◆ WORK INSTRUCTIONS ◆
Every line below between the one holding "4_1_cts: 0.303 / 1512 / 4.02 / 0.303" and the one holding "xor2_1: 3 / 0.0025", inclusive, should be copied exactly, and no other line.

◆ Dataset excerpts ◆

# # # #

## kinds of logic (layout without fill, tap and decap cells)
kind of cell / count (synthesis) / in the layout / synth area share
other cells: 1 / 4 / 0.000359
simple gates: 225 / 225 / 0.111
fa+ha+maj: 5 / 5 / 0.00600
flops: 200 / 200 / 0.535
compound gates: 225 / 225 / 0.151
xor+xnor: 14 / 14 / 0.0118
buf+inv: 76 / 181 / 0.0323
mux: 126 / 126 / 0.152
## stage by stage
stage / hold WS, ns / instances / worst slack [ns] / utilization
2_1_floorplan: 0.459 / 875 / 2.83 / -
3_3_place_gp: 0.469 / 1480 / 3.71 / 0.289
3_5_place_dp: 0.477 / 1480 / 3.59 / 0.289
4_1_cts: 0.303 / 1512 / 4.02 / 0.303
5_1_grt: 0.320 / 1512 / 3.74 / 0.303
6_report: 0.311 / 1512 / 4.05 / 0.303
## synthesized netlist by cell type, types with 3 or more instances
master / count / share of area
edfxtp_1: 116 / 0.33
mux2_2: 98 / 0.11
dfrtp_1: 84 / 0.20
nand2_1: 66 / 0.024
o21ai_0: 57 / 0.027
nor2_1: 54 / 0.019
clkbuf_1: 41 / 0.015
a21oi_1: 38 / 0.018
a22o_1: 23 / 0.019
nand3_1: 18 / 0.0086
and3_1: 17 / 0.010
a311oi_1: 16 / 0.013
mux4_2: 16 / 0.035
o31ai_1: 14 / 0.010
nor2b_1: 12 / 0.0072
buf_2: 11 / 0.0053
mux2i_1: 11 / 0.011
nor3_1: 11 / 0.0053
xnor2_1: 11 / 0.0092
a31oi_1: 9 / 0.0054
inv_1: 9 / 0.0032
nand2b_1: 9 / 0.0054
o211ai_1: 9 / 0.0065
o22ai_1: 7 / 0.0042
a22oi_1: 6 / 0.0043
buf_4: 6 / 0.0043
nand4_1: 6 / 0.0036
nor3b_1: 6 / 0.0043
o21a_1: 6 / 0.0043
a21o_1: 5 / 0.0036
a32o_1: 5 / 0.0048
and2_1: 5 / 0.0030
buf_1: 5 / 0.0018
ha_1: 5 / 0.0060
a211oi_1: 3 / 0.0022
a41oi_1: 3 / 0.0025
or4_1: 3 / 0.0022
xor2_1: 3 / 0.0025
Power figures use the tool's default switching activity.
## config.mk

```make
export PLATFORM = sky130hd
export DESIGN_NAME = column_run_tracker_top_flat
export DESIGN_NICKNAME = d
export VERILOG_FILES = /design/src/rtl/core/crt_pkg.sv /design/src/rtl/core/crt_pix_if.sv /design/src/rtl/core/crt_res_if.sv /design/src/rtl/core/crt_cfg_if.sv /design/src/rtl/core/crt_claims.sv /design/src/rtl/core/crt_out_stage.sv /design/src/rtl/core/crt_core.sv /design/src/rtl/core/column_run_tracker_top.sv /design/src/flat_wrapper.sv
export SDC_FILE = /design/constraint.sdc
export NUM_CORES = 2
export LEC_CHECK = 0
export BUFFER_PORTS_ARGS = -buffer_cell sky130_fd_sc_hd__buf_2
export CORE_MARGIN = 3
export CORE_UTILIZATION = 27
export CTS_BUF_LIST = sky130_fd_sc_hd__clkbuf_8 sky130_fd_sc_hd__clkbuf_16
export DETAILED_ROUTE_END_ITERATION = 16
export GPL_ROUTABILITY_DRIVEN = 0
export SLEW_MARGIN = 20
export SYNTH_ARGS = -nofsm -noshare
export SYNTH_HDL_FRONTEND = slang
export SYNTH_SLANG_ARGS = --single-unit
```

## constraint.sdc

```tcl
create_clock -name clk -period 7.1 [get_ports clk]
set_input_delay 0.71 -clock clk [delete_from_list [all_inputs] [get_ports clk]]
set_output_delay 0.71 -clock clk [all_outputs]
set_load 0.05 [all_outputs]
```
## src/sv/assert_macros.svh

```systemverilog
// Assertion helpers for the K-line receiver. They compile away in synthesis.
`ifndef ASSERT_MACROS_SVH
`define ASSERT_MACROS_SVH

`ifndef SYNTHESIS

// Implication in the same cycle.
`define KRX_ASSERT_IMPL(lbl, clk, rst, ante, cons, msg) \
  lbl: assert property (@(posedge clk) disable iff (rst) (ante) |-> (cons)) else $error(msg);

// Implication in the next cycle.
`define KRX_ASSERT_NEXT(lbl, clk, rst, ante, cons, msg) \
  lbl: assert property (@(posedge clk) disable iff (rst) (ante) |=> (cons)) else $error(msg);

`else

`define KRX_ASSERT_IMPL(lbl, clk, rst, ante, cons, msg)
`define KRX_ASSERT_NEXT(lbl, clk, rst, ante, cons, msg)

`endif

`endif

```

## src/sv/krx_pkg.sv

```systemverilog
`timescale 1ns / 1ps

package krx_pkg;

  // Format byte that announces a frame with one data byte and no length byte.
  localparam logic [7:0] FMT_SINGLE = 8'h81;

  // Register reset values.
  localparam logic [7:0]  ECU_ADDR_RST      = 8'd17;
  localparam logic [7:0]  OWN_ADDR_RST      = 8'd242;
  localparam logic [7:0]  MAX_LEN_RST       = 8'd255;
  localparam logic [15:0] TIMEOUT_TICKS_RST = 16'd1000;

  // Input operation codes.
  typedef enum logic [1:0] {
    OP_BYTE = 2'd0,
    OP_TICK = 2'd1,
    OP_ARM  = 2'd2
  } op_t;

  // Configuration register indexes.
  typedef enum logic [2:0] {
    REG_ECU_ADDR      = 3'd0,
    REG_OWN_ADDR      = 3'd1,
    REG_MAX_LEN       = 3'd2,
    REG_TIMEOUT_TICKS = 3'd3
  } reg_idx_t;

  typedef enum logic {
    KIND_DATA = 1'b0,
    KIND_DONE = 1'b1
  } kind_t;

  typedef enum logic [1:0] {
    ST_OK       = 2'd0,
    ST_CHECKSUM = 2'd1,
    ST_TIMEOUT  = 2'd2,
    ST_OVERFLOW = 2'd3
  } status_t;

  typedef struct packed {
    logic [7:0]  ecu_addr;
    logic [7:0]  own_addr;
    logic [7:0]  max_len;
    logic [15:0] timeout_ticks;
  } cfg_t;

  typedef struct packed {
    logic       valid;
    kind_t      kind;
    logic [7:0] data_byte;
    logic [7:0] data_index;
    status_t    status;
    logic [7:0] byte_count;
  } res_t;

endpackage

```

## src/sv/krx_parser.sv

```systemverilog
`timescale 1ns / 1ps
`include "assert_macros.svh"

module krx_parser (
  input  logic           clk,
  input  logic           rst,
  input  logic           step_en,
  input  logic [1:0]     op,
  input  logic [7:0]     rx_byte,
  input  krx_pkg::cfg_t  cfg,
  output krx_pkg::res_t  res
);
  import krx_pkg::*;

  typedef enum logic [4:0] {
    POS_FMT  = 5'b00001,
    POS_TGT  = 5'b00010,
    POS_SRC  = 5'b00100,
    POS_LEN  = 5'b01000,
    POS_DATA = 5'b10000
  } pos_t;

  logic        active, active_next;
  pos_t        pos, pos_next;
  logic        single_fmt, single_fmt_next;
  logic [7:0]  expected_count, expected_count_next;
  logic [7:0]  received_count, received_count_next;
  logic        addressed, addressed_next;
  logic [7:0]  running_sum, running_sum_next;
  logic [15:0] idle_ticks, idle_ticks_next;

  logic [7:0]  sum_add;
  logic [15:0] idle_inc;
  logic        overflow;
  res_t        res_raw;

  assign sum_add  = running_sum + rx_byte;
  assign idle_inc = (idle_ticks != 16'hFFFF) ? idle_ticks + 16'd1 : idle_ticks;
  assign overflow = (received_count >= cfg.max_len);

  // One step of the frame parser: next state and the result it causes.
  always_comb begin
    active_next         = active;
    pos_next            = pos;
    single_fmt_next     = single_fmt;
    expected_count_next = expected_count;
    received_count_next = received_count;
    addressed_next      = addressed;
    running_sum_next    = running_sum;
    idle_ticks_next     = idle_ticks;
    res_raw             = '0;
    res_raw.kind        = KIND_DATA;
    res_raw.status      = ST_OK;

    case (op)
      OP_ARM: begin
        active_next         = 1'b1;
        pos_next            = POS_FMT;
        single_fmt_next     = 1'b0;
        expected_count_next = 8'd0;
        received_count_next = 8'd0;
        addressed_next      = 1'b0;
        running_sum_next    = 8'd0;
        idle_ticks_next     = 16'd0;
      end
      OP_TICK: begin
        if (active) begin
          idle_ticks_next = idle_inc;
          if (idle_inc >= cfg.timeout_ticks) begin
            active_next        = 1'b0;
            res_raw.valid      = 1'b1;
            res_raw.kind       = KIND_DONE;
            res_raw.status     = ST_TIMEOUT;
            res_raw.byte_count = received_count;
          end
        end
      end
      OP_BYTE: begin
        if (active) begin
          idle_ticks_next = 16'd0;
          case (pos)
            POS_FMT: begin
              single_fmt_next     = (rx_byte == FMT_SINGLE);
              expected_count_next = {7'd0, (rx_byte == FMT_SINGLE)};
              received_count_next = 8'd0;
              addressed_next      = 1'b0;
              running_sum_next    = rx_byte;
              pos_next            = POS_TGT;
            end
            POS_TGT: begin
              if (rx_byte == cfg.own_addr) begin
                addressed_next = 1'b1;
              end
              running_sum_next = sum_add;
              pos_next         = POS_SRC;
            end
            POS_SRC: begin
              if (rx_byte == cfg.ecu_addr) begin
                addressed_next = 1'b1;
              end else if (rx_byte == cfg.own_addr) begin
                addressed_next = 1'b0;
              end
              running_sum_next = sum_add;
              pos_next         = POS_DATA;
              pos_next         = POS_LEN;
            end
            POS_LEN: begin
              running_sum_next = sum_add;
              pos_next         = POS_DATA;
              if (single_fmt) begin
                // The lone data byte of a single-byte frame.
                if (overflow) begin
                  active_next        = 1'b0;
                  res_raw.valid      = 1'b1;
                  res_raw.kind       = KIND_DONE;
                  res_raw.status     = ST_OVERFLOW;
                  res_raw.byte_count = received_count;
                end else begin
                  received_count_next = received_count + 8'd1;
                  if (addressed) begin
                    res_raw.valid      = 1'b1;
                    res_raw.data_byte  = rx_byte;
                    res_raw.data_index = received_count;
                  end
                end
              end else begin
                expected_count_next = rx_byte;
              end
            end
            POS_DATA: begin
              if (received_count == expected_count) begin
                // Checksum byte: judge addressed frames, skip the others.
                if (addressed) begin
                  active_next   = 1'b0;
                  res_raw.valid = 1'b1;
                  res_raw.kind  = KIND_DONE;
                  if (running_sum == rx_byte) begin
                    res_raw.status     = ST_OK;
                    res_raw.byte_count = received_count;
                  end else begin
                    res_raw.status     = ST_CHECKSUM;
                    res_raw.byte_count = 8'd0;
                  end
                end else begin
                  pos_next            = POS_FMT;
                  single_fmt_next     = 1'b0;
                  expected_count_next = 8'd0;
                  received_count_next = 8'd0;
                  addressed_next      = 1'b0;
                  running_sum_next    = 8'd0;
                end
              end else begin
                running_sum_next = sum_add;
                if (overflow) begin
                  active_next        = 1'b0;
                  res_raw.valid      = 1'b1;
                  res_raw.kind       = KIND_DONE;
                  res_raw.status     = ST_OVERFLOW;
                  res_raw.byte_count = received_count;
                end else begin
                  received_count_next = received_count + 8'd1;
                  if (addressed) begin
                    res_raw.valid      = 1'b1;
                    res_raw.data_byte  = rx_byte;
                    res_raw.data_index = received_count;
                  end
                end
              end
            end
            default: begin
              pos_next = POS_FMT;
            end
          endcase
        end
      end
      default: begin
        // Unused operation: no effect.
      end
    endcase
  end

  // A result counts only for a step that is actually taken.
  always_comb begin
    res       = res_raw;
    res.valid = res_raw.valid & step_en;
  end

  // Parser state.
  always_ff @(posedge clk) begin
    if (rst) begin
      active         <= 1'b1;
      pos            <= POS_FMT;
      single_fmt     <= 1'b0;
      expected_count <= 8'd0;
      received_count <= 8'd0;
      addressed      <= 1'b0;
      running_sum    <= 8'd0;
      idle_ticks     <= 16'd0;
    end else if (step_en) begin
      active         <= active_next;
      pos            <= pos_next;
      single_fmt     <= single_fmt_next;
      expected_count <= expected_count_next;
      received_count <= received_count_next;
      addressed      <= addressed_next;
      running_sum    <= running_sum_next;
      idle_ticks     <= idle_ticks_next;
    end
  end

  `KRX_ASSERT_NEXT(a_done_stops, clk, rst, res.valid && res.kind == KIND_DONE, !active, "receive did not stop after finish")
  `KRX_ASSERT_IMPL(a_data_addressed, clk, rst, res.valid && res.kind == KIND_DATA, addressed, "data beat from a frame not addressed to this node")
  `KRX_ASSERT_IMPL(a_quiet_when_done, clk, rst, !active, !res.valid, "result produced while finished")
  `KRX_ASSERT_IMPL(a_index_tracks, clk, rst, res.valid && res.kind == KIND_DATA, received_count_next == res.data_index + 8'd1, "data index out of step with count")

endmodule

```

## src/sv/kline_response_frame_receiver_core.sv

```systemverilog
`timescale 1ns / 1ps
// A result passes through the input register and then the result register.
// One input beat per cycle unless a result is held; parser state updates in one pass.
// Input and result registers decouple the sides; in_ready drops only when both are full
// and the result is not taken. Reset is synchronous: the parser listens for a frame,
// counters are cleared and the registers hold their documented defaults.
module kline_response_frame_receiver_core (
  input  logic        clk,
  input  logic        rst,
  input  logic        in_valid,
  output logic        in_ready,
  input  logic [1:0]  op,
  input  logic [7:0]  rx_byte,
  output logic        out_valid,
  input  logic        out_ready,
  output logic        kind,
  output logic [7:0]  data_byte,
  output logic [7:0]  data_index,
  output logic [1:0]  status,
  output logic [7:0]  byte_count,
  input  logic        cfg_valid,
  output logic        cfg_ready,
  input  logic [2:0]  cfg_index,
  input  logic [15:0] cfg_data
);
  import krx_pkg::*;

  cfg_t       cfg;
  res_t       res;
  logic       s1_valid;
  logic [1:0] s1_op;
  logic [7:0] s1_byte;
  logic       advance;
  logic       step_en;

  assign cfg_ready = 1'b1;
  assign advance   = !out_valid || out_ready;
  assign step_en   = s1_valid && advance;
  assign in_ready  = !s1_valid || advance;

  // Configuration registers.
  always_ff @(posedge clk) begin
    if (rst) begin
      cfg.ecu_addr      <= ECU_ADDR_RST;
      cfg.own_addr      <= OWN_ADDR_RST;
      cfg.max_len       <= MAX_LEN_RST;
      cfg.timeout_ticks <= TIMEOUT_TICKS_RST;
    end else if (cfg_valid && cfg_ready) begin
      case (cfg_index)
        REG_ECU_ADDR:      cfg.ecu_addr      <= cfg_data[7:0];
        REG_OWN_ADDR:      cfg.own_addr      <= cfg_data[7:0];
        REG_MAX_LEN:       cfg.max_len       <= cfg_data[7:0];
        REG_TIMEOUT_TICKS: cfg.timeout_ticks <= cfg_data;
        default: begin
          // Writes beyond the register list are dropped.
        end
      endcase
    end
  end

  // Input register.
  always_ff @(posedge clk) begin
    if (rst) begin
      s1_valid <= 1'b0;
    end else if (in_ready) begin
      s1_valid <= in_valid;
    end
  end

  always_ff @(posedge clk) begin
    if (in_valid && in_ready) begin
      s1_op   <= op;
      s1_byte <= rx_byte;
    end
  end

  krx_parser u_parser (
    .clk     (clk),
    .rst     (rst),
    .step_en (step_en),
    .op      (s1_op),
    .rx_byte (s1_byte),
    .cfg     (cfg),
    .res     (res)
  );

  // Result register.
  always_ff @(posedge clk) begin
    if (rst) begin
      out_valid <= 1'b0;
    end else if (advance) begin
      out_valid <= res.valid;
    end
  end

  always_ff @(posedge clk) begin
    if (res.valid) begin
      kind       <= res.kind;
      data_byte  <= res.data_byte;
      data_index <= res.data_index;
      status     <= res.status;
      byte_count <= res.byte_count;
    end
  end

endmodule
```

# # # #

◆ RESULT ◆
4_1_cts: 0.303 / 1512 / 4.02 / 0.303
5_1_grt: 0.320 / 1512 / 3.74 / 0.303
6_report: 0.311 / 1512 / 4.05 / 0.303
## synthesized netlist by cell type, types with 3 or more instances
master / count / share of area
edfxtp_1: 116 / 0.33
mux2_2: 98 / 0.11
dfrtp_1: 84 / 0.20
nand2_1: 66 / 0.024
o21ai_0: 57 / 0.027
nor2_1: 54 / 0.019
clkbuf_1: 41 / 0.015
a21oi_1: 38 / 0.018
a22o_1: 23 / 0.019
nand3_1: 18 / 0.0086
and3_1: 17 / 0.010
a311oi_1: 16 / 0.013
mux4_2: 16 / 0.035
o31ai_1: 14 / 0.010
nor2b_1: 12 / 0.0072
buf_2: 11 / 0.0053
mux2i_1: 11 / 0.011
nor3_1: 11 / 0.0053
xnor2_1: 11 / 0.0092
a31oi_1: 9 / 0.0054
inv_1: 9 / 0.0032
nand2b_1: 9 / 0.0054
o211ai_1: 9 / 0.0065
o22ai_1: 7 / 0.0042
a22oi_1: 6 / 0.0043
buf_4: 6 / 0.0043
nand4_1: 6 / 0.0036
nor3b_1: 6 / 0.0043
o21a_1: 6 / 0.0043
a21o_1: 5 / 0.0036
a32o_1: 5 / 0.0048
and2_1: 5 / 0.0030
buf_1: 5 / 0.0018
ha_1: 5 / 0.0060
a211oi_1: 3 / 0.0022
a41oi_1: 3 / 0.0025
or4_1: 3 / 0.0022
xor2_1: 3 / 0.0025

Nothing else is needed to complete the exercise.